## [Records shown]
○ ○ ○ ○ ○

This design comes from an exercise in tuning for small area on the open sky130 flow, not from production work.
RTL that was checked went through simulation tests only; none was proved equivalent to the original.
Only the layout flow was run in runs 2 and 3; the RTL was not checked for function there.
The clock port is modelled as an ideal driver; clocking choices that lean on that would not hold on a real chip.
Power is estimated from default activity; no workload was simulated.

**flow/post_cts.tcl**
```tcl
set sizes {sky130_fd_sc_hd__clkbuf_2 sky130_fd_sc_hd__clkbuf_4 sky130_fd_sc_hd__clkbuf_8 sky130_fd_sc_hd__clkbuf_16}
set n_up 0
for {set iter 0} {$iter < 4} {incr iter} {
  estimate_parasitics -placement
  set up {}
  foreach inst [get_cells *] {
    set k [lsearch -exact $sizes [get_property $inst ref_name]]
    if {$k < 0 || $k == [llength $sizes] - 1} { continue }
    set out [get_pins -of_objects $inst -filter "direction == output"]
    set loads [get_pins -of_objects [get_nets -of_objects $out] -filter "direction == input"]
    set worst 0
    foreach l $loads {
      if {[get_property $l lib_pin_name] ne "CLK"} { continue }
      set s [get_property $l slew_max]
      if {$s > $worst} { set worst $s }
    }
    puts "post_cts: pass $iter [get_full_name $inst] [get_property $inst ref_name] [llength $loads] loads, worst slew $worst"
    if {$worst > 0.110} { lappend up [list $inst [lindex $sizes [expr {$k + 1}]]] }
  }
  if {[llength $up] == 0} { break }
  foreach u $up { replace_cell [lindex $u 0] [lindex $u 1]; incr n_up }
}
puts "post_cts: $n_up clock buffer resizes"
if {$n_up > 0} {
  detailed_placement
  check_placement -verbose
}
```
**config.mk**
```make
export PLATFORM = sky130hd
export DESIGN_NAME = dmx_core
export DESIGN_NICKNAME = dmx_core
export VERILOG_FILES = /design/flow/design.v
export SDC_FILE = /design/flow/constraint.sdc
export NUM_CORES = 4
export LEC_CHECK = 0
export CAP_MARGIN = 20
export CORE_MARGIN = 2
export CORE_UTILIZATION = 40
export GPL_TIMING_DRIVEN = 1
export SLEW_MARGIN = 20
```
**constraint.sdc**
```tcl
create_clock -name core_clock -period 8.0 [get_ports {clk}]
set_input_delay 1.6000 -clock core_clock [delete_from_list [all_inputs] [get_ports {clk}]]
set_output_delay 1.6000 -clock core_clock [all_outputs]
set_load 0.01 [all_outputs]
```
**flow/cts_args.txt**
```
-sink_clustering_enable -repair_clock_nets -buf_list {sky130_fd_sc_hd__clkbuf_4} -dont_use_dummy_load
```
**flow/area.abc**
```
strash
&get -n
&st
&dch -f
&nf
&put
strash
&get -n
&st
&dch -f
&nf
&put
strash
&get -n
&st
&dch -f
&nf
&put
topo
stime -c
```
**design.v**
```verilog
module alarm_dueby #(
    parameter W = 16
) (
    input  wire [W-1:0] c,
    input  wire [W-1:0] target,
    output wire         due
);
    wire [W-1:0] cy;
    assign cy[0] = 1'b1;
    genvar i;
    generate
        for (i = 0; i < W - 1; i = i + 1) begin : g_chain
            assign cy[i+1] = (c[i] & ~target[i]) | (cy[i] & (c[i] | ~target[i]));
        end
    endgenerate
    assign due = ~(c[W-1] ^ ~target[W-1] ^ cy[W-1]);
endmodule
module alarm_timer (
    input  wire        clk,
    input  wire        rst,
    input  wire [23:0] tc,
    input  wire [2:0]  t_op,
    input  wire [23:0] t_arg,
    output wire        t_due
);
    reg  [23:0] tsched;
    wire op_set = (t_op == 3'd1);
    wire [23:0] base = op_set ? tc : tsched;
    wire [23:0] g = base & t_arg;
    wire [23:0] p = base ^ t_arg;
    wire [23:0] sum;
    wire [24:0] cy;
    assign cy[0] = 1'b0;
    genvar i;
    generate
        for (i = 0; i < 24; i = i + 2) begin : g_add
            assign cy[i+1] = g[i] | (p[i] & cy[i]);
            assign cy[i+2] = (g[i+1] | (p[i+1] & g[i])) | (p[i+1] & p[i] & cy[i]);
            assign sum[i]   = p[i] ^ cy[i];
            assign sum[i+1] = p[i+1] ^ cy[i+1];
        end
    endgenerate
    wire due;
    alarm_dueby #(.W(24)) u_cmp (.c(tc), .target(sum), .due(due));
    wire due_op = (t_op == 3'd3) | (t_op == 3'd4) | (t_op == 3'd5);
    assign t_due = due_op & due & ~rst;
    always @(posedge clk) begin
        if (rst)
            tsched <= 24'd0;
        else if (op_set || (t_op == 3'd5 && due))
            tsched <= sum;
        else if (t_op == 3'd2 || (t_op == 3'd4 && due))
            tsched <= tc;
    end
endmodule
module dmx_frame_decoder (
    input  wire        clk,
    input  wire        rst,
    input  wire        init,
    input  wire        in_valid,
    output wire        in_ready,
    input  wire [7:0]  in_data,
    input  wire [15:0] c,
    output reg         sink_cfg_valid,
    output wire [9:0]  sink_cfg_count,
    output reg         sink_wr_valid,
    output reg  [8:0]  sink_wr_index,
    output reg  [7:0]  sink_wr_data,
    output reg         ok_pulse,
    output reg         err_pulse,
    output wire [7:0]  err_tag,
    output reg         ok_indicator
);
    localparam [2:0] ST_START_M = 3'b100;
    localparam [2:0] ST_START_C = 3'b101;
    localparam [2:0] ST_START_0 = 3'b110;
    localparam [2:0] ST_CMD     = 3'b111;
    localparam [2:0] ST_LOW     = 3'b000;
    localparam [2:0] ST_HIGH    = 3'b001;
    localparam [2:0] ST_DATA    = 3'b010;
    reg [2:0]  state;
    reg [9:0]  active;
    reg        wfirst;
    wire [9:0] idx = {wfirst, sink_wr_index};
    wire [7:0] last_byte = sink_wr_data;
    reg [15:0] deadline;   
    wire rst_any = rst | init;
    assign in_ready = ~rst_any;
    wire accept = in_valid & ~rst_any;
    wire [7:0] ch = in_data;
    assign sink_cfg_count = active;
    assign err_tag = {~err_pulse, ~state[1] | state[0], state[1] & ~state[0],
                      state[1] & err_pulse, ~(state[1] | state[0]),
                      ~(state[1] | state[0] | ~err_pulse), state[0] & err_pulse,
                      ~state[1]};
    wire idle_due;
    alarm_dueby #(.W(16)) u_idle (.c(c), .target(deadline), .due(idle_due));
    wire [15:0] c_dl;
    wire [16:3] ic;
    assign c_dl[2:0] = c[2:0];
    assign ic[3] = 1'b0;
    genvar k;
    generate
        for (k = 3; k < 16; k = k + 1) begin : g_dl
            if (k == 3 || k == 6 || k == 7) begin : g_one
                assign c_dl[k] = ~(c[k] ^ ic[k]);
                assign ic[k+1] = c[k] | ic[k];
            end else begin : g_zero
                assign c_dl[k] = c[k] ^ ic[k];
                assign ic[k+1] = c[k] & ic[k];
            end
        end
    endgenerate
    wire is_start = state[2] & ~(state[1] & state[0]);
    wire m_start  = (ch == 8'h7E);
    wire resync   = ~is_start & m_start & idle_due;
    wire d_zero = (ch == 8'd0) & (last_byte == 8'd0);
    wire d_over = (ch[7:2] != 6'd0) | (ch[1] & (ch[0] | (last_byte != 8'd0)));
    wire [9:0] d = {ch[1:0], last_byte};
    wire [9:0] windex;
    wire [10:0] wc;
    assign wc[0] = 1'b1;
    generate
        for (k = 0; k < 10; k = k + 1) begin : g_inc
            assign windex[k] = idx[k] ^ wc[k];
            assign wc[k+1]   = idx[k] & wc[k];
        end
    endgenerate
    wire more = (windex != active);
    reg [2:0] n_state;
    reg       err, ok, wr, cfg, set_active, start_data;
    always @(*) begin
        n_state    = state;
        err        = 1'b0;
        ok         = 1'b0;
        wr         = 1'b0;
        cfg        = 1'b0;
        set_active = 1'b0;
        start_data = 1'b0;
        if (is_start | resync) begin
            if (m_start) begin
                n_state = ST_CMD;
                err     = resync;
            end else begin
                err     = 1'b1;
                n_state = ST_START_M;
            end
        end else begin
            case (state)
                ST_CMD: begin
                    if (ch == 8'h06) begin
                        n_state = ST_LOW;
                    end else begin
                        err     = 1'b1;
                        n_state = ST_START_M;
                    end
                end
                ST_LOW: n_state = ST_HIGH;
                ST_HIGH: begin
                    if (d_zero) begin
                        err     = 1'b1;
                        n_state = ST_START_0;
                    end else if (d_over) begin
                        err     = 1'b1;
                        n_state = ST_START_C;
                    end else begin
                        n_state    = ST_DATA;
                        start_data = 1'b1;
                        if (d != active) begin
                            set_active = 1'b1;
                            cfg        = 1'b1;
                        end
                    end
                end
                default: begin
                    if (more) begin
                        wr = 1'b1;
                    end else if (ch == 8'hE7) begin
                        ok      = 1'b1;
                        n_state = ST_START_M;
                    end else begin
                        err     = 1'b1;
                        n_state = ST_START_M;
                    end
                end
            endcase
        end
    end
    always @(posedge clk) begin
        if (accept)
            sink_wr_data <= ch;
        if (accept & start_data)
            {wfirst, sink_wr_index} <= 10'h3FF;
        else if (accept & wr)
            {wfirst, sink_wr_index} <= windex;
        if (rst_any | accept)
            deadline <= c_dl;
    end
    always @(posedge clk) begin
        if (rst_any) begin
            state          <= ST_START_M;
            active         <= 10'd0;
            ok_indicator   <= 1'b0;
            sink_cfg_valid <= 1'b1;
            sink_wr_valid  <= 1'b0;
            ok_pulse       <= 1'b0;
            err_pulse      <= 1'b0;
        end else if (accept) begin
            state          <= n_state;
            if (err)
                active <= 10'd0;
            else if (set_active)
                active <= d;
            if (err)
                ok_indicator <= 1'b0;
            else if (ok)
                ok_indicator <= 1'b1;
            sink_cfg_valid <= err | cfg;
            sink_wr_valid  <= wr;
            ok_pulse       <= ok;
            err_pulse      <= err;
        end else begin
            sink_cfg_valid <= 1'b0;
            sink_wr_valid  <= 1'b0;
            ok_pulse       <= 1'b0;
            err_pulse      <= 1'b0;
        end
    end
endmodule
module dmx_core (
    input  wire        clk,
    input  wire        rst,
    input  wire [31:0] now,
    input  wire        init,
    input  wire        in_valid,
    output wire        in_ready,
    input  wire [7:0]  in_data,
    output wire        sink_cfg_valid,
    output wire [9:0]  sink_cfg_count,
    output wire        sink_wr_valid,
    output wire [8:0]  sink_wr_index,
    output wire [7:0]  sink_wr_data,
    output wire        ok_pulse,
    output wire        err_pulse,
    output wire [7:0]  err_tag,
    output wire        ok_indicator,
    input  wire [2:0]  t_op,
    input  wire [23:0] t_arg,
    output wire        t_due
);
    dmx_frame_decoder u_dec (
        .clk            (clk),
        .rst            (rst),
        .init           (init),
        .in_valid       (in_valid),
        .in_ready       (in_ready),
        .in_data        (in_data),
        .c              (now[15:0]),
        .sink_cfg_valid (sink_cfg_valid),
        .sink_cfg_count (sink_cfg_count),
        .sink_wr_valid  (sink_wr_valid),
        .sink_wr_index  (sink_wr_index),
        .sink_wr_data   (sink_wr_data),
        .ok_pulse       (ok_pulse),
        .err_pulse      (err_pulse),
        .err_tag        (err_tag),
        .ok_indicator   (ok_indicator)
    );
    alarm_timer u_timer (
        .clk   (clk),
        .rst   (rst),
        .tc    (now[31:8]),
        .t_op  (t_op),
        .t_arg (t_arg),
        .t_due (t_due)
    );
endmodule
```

○ ○ ○ ○ ○

## [What the exercise asks]
If a line in the entries holds the string "that", copy it.

## [Solved problem]
RTL that was checked went through simulation tests only; none was proved equivalent to the original.
The clock port is modelled as an ideal driver; clocking choices that lean on that would not hold on a real chip.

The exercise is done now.